We are living at a time when centrism is not only dominant but hegemonic. While neoliberalism might appear diminished after 2008, the underlying assumptions about the role of capital and the state - those foundations of the postwar consensus - remain fundamentally unchallenged despite more recent reservations about the limits of globalisation and the need for greater governmental activism to address climate change. This hegemony can be seen in the lack of concern shown when displaying centrism's contradictions. Steve Richards is being disingenuous in imagining that these will alienate the electorate to the extent of jeopardising the system. If anything, there is a relish in the way that the operation of the cartel, and its trivial tactical squabbles, is now openly celebrated, from chummy podcasts to the court gossip of the BBC. It is also evident in the authoritarian turn of Keir Starmer's brutally dishonest leadership of the Labour Party: a muscular centrism directed exclusively at the left, smugly welcomed by the politico-media establishment. The problem is not the centre ground's lack of definition but its imperial ambition.

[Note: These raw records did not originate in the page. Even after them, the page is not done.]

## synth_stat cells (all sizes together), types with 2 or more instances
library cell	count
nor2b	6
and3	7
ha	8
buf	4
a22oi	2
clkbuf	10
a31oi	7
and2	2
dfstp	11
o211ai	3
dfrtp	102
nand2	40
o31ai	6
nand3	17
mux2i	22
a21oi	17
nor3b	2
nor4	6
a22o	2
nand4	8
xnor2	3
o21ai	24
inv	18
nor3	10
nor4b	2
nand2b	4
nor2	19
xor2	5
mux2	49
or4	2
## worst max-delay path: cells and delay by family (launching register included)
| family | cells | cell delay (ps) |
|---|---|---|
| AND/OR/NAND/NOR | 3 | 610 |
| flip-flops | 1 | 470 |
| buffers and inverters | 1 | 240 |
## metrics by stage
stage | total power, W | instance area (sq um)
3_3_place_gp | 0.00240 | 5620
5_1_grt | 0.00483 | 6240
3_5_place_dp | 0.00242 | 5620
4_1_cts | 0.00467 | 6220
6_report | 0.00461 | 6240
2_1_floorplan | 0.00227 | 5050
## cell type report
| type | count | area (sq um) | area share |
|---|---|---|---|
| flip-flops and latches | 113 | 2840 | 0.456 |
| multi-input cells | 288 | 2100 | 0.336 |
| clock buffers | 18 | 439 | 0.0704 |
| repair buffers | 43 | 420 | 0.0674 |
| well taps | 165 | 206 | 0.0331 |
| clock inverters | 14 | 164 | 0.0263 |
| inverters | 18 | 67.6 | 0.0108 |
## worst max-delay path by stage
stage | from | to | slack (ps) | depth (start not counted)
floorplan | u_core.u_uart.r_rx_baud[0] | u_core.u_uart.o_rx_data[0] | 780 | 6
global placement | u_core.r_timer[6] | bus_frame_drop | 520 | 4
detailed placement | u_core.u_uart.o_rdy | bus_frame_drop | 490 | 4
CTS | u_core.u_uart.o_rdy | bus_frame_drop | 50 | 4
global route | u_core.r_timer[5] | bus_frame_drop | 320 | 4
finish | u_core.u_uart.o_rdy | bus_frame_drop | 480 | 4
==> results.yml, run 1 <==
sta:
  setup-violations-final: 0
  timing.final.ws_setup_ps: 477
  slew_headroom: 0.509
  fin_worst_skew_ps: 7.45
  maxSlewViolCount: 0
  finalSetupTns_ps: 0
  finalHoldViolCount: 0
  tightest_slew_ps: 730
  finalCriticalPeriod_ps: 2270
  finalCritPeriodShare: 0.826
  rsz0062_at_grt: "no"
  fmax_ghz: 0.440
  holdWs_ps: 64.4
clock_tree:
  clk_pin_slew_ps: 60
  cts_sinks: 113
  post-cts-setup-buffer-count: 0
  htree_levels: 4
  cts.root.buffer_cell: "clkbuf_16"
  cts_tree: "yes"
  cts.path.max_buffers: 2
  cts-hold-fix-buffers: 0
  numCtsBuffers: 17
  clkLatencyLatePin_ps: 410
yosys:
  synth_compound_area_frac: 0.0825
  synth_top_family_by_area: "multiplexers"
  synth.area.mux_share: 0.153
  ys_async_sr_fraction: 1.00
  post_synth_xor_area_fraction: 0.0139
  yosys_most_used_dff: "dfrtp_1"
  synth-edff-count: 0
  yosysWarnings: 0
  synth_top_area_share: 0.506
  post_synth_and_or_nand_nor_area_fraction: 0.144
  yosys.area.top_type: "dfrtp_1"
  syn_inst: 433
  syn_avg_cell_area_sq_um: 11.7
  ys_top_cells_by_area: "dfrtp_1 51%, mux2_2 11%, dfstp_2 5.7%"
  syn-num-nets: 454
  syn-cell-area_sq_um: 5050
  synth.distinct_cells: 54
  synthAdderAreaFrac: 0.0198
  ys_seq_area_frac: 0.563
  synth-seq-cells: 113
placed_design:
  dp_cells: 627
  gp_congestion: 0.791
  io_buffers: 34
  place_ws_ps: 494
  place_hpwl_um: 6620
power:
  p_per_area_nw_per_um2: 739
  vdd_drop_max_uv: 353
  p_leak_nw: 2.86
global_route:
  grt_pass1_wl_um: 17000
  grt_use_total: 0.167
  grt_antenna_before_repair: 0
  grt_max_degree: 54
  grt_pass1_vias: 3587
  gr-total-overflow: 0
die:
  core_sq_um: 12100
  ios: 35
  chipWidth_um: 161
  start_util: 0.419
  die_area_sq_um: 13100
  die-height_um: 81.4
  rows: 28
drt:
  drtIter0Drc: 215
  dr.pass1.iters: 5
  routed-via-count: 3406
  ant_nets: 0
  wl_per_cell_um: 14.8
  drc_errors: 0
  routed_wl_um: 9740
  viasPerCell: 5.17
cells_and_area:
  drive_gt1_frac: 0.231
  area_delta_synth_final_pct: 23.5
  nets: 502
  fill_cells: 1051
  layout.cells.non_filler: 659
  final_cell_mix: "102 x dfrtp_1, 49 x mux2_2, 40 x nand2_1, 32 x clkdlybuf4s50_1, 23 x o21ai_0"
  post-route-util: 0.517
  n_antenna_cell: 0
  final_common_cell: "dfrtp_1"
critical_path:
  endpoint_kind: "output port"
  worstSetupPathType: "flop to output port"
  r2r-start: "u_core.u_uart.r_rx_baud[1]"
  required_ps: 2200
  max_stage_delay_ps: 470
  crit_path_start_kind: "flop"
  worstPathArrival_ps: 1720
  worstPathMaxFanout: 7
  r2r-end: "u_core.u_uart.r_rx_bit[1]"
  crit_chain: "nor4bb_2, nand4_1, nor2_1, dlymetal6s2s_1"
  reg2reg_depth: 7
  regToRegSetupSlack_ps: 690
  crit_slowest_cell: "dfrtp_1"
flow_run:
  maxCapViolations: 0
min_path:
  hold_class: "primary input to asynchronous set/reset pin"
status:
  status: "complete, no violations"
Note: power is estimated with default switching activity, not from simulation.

The Left was certainly pretty militant in Barking, but the local MP - Margaret Hodge - was very much in the "Maybe we should be more racist" camp. With, IMO, disastrous results. Quoting myself:
ReplyDelete"the “Red Wall” question – why did some Labour seats go particularly heavily for the Tories? ... [relates to] the greater strength, and legitimacy, of the far Right in some areas than others. This is a factor that feeds through from 2005 on, first in higher votes for far Right parties, then in substantially higher votes for UKIP – and then, in 2017, in blunting the edge of Corbyn’s “anti-establishment” appeal. ... the BNP got more than 8% of the vote in eight constituencies in 2005 and twelve in 2010, including five in both – and they were all Labour seats. If I ran the Labour Party, having a fascist party even retain its deposit in a Labour constituency would be grounds for deselection; it doesn’t exactly suggest an assertive local party. To be fair, Labour didn’t go on to lose all of those seats – just a little over half, eight out of the fifteen – so it’s not an exact science. Anyway, we couldn’t go around holding the threat of deselection over good socialists like Yvette Cooper, Hilary Benn, Margaret Hodge and checks notes Ian Austin, could we? That would never do.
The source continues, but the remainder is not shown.